■ **What to produce**
Take every line from the material that has the word "disable" in it.

* * *

==> config.mk <==
export PLATFORM = sky130hd
export DESIGN_NAME = fsh_unit
export DESIGN_NICKNAME = d
export VERILOG_FILES = /design/src/rtl/fsh_pkg.sv /design/src/rtl/fsh_rotator.sv /design/src/rtl/fsh_cond_reg.sv /design/src/rtl/fsh_unit.sv
export SDC_FILE = /design/constraint.sdc
export NUM_CORES = 1
export LEC_CHECK = 0
export ABC_AREA = 1
export BUFFER_PORTS_ARGS = -buffer_cell sky130_fd_sc_hd__buf_2
export CAP_MARGIN = 20
export CORE_AREA = 2 2 135 151
export CTS_CLUSTER_SIZE = 20
export DETAILED_ROUTE_END_ITERATION = 12
export DIE_AREA = 0 0 137 153
export PLACE_DENSITY = 0.74
export RECOVER_POWER = 50
export SLEW_MARGIN = 5
export SYNTH_ARGS = -nofsm -noshare
export SYNTH_HDL_FRONTEND = slang
export SYNTH_SLANG_ARGS = --single-unit
export TNS_END_PERCENT = 100
==> constraint.sdc <==
create_clock -name clk -period 2.7 [get_ports clk]
set_input_delay 0.54 -clock clk [delete_from_list [all_inputs] [get_ports clk]]
set_output_delay 0.54 -clock clk [all_outputs]
set_load 0.01 [all_outputs]
`src/rtl/can_bt_pkg.sv`:
```
package can_bt_pkg;

  typedef enum logic [1:0] {
    SEG_SYNC  = 2'd0,
    SEG_TSEG1 = 2'd1,
    SEG_PH2   = 2'd2
  } seg_e;

endpackage

```
`src/rtl/can_bt_edge.sv`:
```
module can_bt_edge (
  input  logic clk,
  input  logic rst_n,
  input  logic tq_en_i,
  input  logic rx_i,
  output logic fall_o
);

  logic prev_q;
  logic prev_n;

  always_comb begin
    prev_n = prev_q;
    if (tq_en_i) prev_n = rx_i;
  end

  always_ff @(posedge clk or negedge rst_n) begin
    if (!rst_n) prev_q <= 1'b1;
    else        prev_q <= prev_n;
  end

  // recessive in the previous quantum, dominant in this one
  assign fall_o = tq_en_i && prev_q && !rx_i;

endmodule

```
`src/rtl/can_bt_phase.sv`:
```
module can_bt_phase #(
  parameter int LEN_W = 4,
  parameter int SJW_W = 3,
  parameter int CNT_W = LEN_W + 2
) (
  input  logic [CNT_W-1:0] q_i,
  input  logic [LEN_W-1:0] ph2_i,
  input  logic [SJW_W-1:0] sjw_i,
  output logic [CNT_W-1:0] ext_o,
  output logic             restart_o,
  output logic [LEN_W-1:0] short_o
);

  logic [CNT_W-1:0] sjw_w;
  logic [CNT_W-1:0] ph2_w;
  logic [CNT_W-1:0] late_err;
  logic [CNT_W-1:0] early_err;

  always_comb begin
    sjw_w     = CNT_W'(sjw_i);
    ph2_w     = CNT_W'(ph2_i);
    late_err  = q_i + CNT_W'(1);
    early_err = ph2_w - q_i;
    ext_o     = (late_err > sjw_w) ? sjw_w : late_err;
    restart_o = (early_err <= sjw_w);
    short_o   = LEN_W'(ph2_w - sjw_w);
  end

endmodule

```
`src/rtl/can_bt_seq.sv`:
```
module can_bt_seq
  import can_bt_pkg::*;
#(
  parameter int LEN_W = 4,
  parameter int SJW_W = 3,
  parameter int CNT_W = LEN_W + 2
) (
  input  logic             clk,
  input  logic             rst_n,
  input  logic             tq_en_i,
  input  logic             rx_i,
  input  logic             fall_i,
  input  logic             hs_en_i,
  input  logic [LEN_W-1:0] prop_i,
  input  logic [LEN_W-1:0] ph1_i,
  input  logic [LEN_W-1:0] ph2_len_i,
  input  logic [SJW_W-1:0] sjw_i,
  input  logic [CNT_W-1:0] ext_i,
  input  logic             restart_i,
  input  logic [LEN_W-1:0] short_i,
  output logic [CNT_W-1:0] q_o,
  output logic [LEN_W-1:0] ph2_o,
  output logic             bit_stb_o,
  output logic             smp_stb_o,
  output logic             smp_bit_o
);

  seg_e             seg_q, seg_n;
  logic [CNT_W-1:0] q_q, q_n, q_inc;
  logic [CNT_W-1:0] t1_q, t1_n, t1_len, t1_base;
  logic [LEN_W-1:0] ph2_q, ph2_n, ph2_cut;
  logic             done_q, done_n;
  logic             bit_hit, smp_hit;
  logic             bit_q, smp_q;
  logic             smp_bit_q, smp_bit_n;
  logic             hard_hit, corr_ok;

  assign t1_base  = CNT_W'(prop_i) + CNT_W'(ph1_i);
  assign q_inc    = q_q + CNT_W'(1);
  assign hard_hit = hs_en_i && fall_i;
  assign corr_ok  = fall_i && !done_q;

  always_comb begin
    seg_n     = seg_q;
    q_n       = q_q;
    t1_n      = t1_q;
    ph2_n     = ph2_q;
    done_n    = done_q;
    smp_bit_n = smp_bit_q;
    bit_hit   = 1'b0;
    smp_hit   = 1'b0;
    t1_len    = t1_q;
    ph2_cut   = ph2_q;
    if (tq_en_i) begin
      if (hard_hit) begin
        bit_hit = 1'b1;
        seg_n   = SEG_TSEG1;
        q_n     = '0;
        t1_n    = t1_base;
        done_n  = 1'b1;
      end else begin
        unique case (seg_q)
          SEG_SYNC: begin
            bit_hit = 1'b1;
            seg_n   = SEG_TSEG1;
            q_n     = '0;
            t1_n    = t1_base;
          end
          SEG_TSEG1: begin
            if (corr_ok) begin
              t1_len = t1_q + ext_i;
              done_n = 1'b1;
            end
            t1_n = t1_len;
            if (q_inc == t1_len) begin
              smp_hit   = 1'b1;
              smp_bit_n = rx_i;
              seg_n     = SEG_PH2;
              q_n       = '0;
              ph2_n     = ph2_len_i;
              done_n    = 1'b0;
            end else begin
              q_n = q_inc;
            end
          end
          SEG_PH2: begin
            if (corr_ok && restart_i) begin
              bit_hit = 1'b1;
              seg_n   = SEG_TSEG1;
              q_n     = '0;
              t1_n    = t1_base;
              done_n  = 1'b1;
            end else begin
              if (corr_ok) begin
                ph2_cut = short_i;
                done_n  = 1'b1;
              end
              ph2_n = ph2_cut;
              if (CNT_W'(ph2_cut) == q_inc) begin
                seg_n = SEG_SYNC;
                q_n   = '0;
              end else begin
                q_n = q_inc;
              end
            end
          end
          default: seg_n = SEG_SYNC;
        endcase
      end
    end
  end

  always_ff @(posedge clk or negedge rst_n) begin
    if (!rst_n) begin
      seg_q     <= SEG_SYNC;
      q_q       <= '0;
      t1_q      <= '0;
      ph2_q     <= '0;
      done_q    <= 1'b0;
      bit_q     <= 1'b0;
      smp_q     <= 1'b0;
      smp_bit_q <= 1'b1;
    end else begin
      seg_q     <= seg_n;
      q_q       <= q_n;
      t1_q      <= t1_n;
      ph2_q     <= ph2_n;
      done_q    <= done_n;
      bit_q     <= bit_hit;
      smp_q     <= smp_hit;
      smp_bit_q <= smp_bit_n;
    end
  end

  assign q_o       = q_q;
  assign ph2_o     = ph2_q;
  assign bit_stb_o = bit_q;
  assign smp_stb_o = smp_q;
  assign smp_bit_o = smp_bit_q;

  AST_STB_EXCL: assert property (@(posedge clk) disable iff (!rst_n)
    !(bit_q && smp_q));
  AST_STB_TICK: assert property (@(posedge clk) disable iff (!rst_n)
    (bit_q || smp_q) |-> $past(tq_en_i));
  AST_T1_RANGE: assert property (@(posedge clk) disable iff (!rst_n)
    (seg_q == SEG_TSEG1) |-> (q_q < t1_q));
  AST_PH2_RANGE: assert property (@(posedge clk) disable iff (!rst_n)
    (seg_q == SEG_PH2) |-> (q_q < CNT_W'(ph2_q)));
  AST_EXT_CAP: assert property (@(posedge clk) disable iff (!rst_n)
    (seg_q == SEG_TSEG1) |-> (t1_q <= t1_base + CNT_W'(sjw_i)));
  AST_PH2_FLOOR: assert property (@(posedge clk) disable iff (!rst_n)
    (seg_q == SEG_PH2) |-> (CNT_W'(ph2_q) + CNT_W'(sjw_i) >= CNT_W'(ph2_len_i)));
  AST_ONE_CORR: assert property (@(posedge clk) disable iff (!rst_n)
    (tq_en_i && done_q && seg_q == SEG_TSEG1 && !hard_hit) |=> (t1_q == $past(t1_q)));

endmodule

```
`src/rtl/can_bit_timer.sv`:
```
module can_bit_timer #(
  parameter int LEN_W = 4,
  parameter int SJW_W = 3
) (
  input  logic             clk,
  input  logic             rst_n,
  input  logic             tq_en,
  input  logic             rx_bit,
  input  logic             hs_en,
  input  logic [LEN_W-1:0] prop_len,
  input  logic [LEN_W-1:0] ph1_len,
  input  logic [LEN_W-1:0] ph2_len,
  input  logic [SJW_W-1:0] sjw_len,
  output logic             sample_stb,
  output logic             sample_bit,
  output logic             bit_stb
);

  localparam int CNT_W = LEN_W + 2;

  logic             fall;
  logic [CNT_W-1:0] q_cur;
  logic [LEN_W-1:0] ph2_cur;
  logic [CNT_W-1:0] ext;
  logic             restart;
  logic [LEN_W-1:0] ph2_short;

  can_bt_edge u_edge (
    .clk     (clk),
    .rst_n   (rst_n),
    .tq_en_i (tq_en),
    .rx_i    (rx_bit),
    .fall_o  (fall)
  );

  can_bt_phase #(.LEN_W(LEN_W), .SJW_W(SJW_W), .CNT_W(CNT_W)) u_phase (
    .q_i       (q_cur),
    .ph2_i     (ph2_cur),
    .sjw_i     (sjw_len),
    .ext_o     (ext),
    .restart_o (restart),
    .short_o   (ph2_short)
  );

  can_bt_seq #(.LEN_W(LEN_W), .SJW_W(SJW_W), .CNT_W(CNT_W)) u_seq (
    .clk       (clk),
    .rst_n     (rst_n),
    .tq_en_i   (tq_en),
    .rx_i      (rx_bit),
    .fall_i    (fall),
    .hs_en_i   (hs_en),
    .prop_i    (prop_len),
    .ph1_i     (ph1_len),
    .ph2_len_i (ph2_len),
    .sjw_i     (sjw_len),
    .ext_i     (ext),
    .restart_i (restart),
    .short_i   (ph2_short),
    .q_o       (q_cur),
    .ph2_o     (ph2_cur),
    .bit_stb_o (bit_stb),
    .smp_stb_o (sample_stb),
    .smp_bit_o (sample_bit)
  );

  AST_CFG_SJW: assert property (@(posedge clk) disable iff (!rst_n)
    (sjw_len != '0) && (LEN_W'(sjw_len) <= ph2_len));

endmodule

```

* * *

■ **Written response**
  AST_STB_EXCL: assert property (@(posedge clk) disable iff (!rst_n)
  AST_STB_TICK: assert property (@(posedge clk) disable iff (!rst_n)
  AST_T1_RANGE: assert property (@(posedge clk) disable iff (!rst_n)
  AST_PH2_RANGE: assert property (@(posedge clk) disable iff (!rst_n)
  AST_EXT_CAP: assert property (@(posedge clk) disable iff (!rst_n)
  AST_PH2_FLOOR: assert property (@(posedge clk) disable iff (!rst_n)
  AST_ONE_CORR: assert property (@(posedge clk) disable iff (!rst_n)
  AST_CFG_SJW: assert property (@(posedge clk) disable iff (!rst_n)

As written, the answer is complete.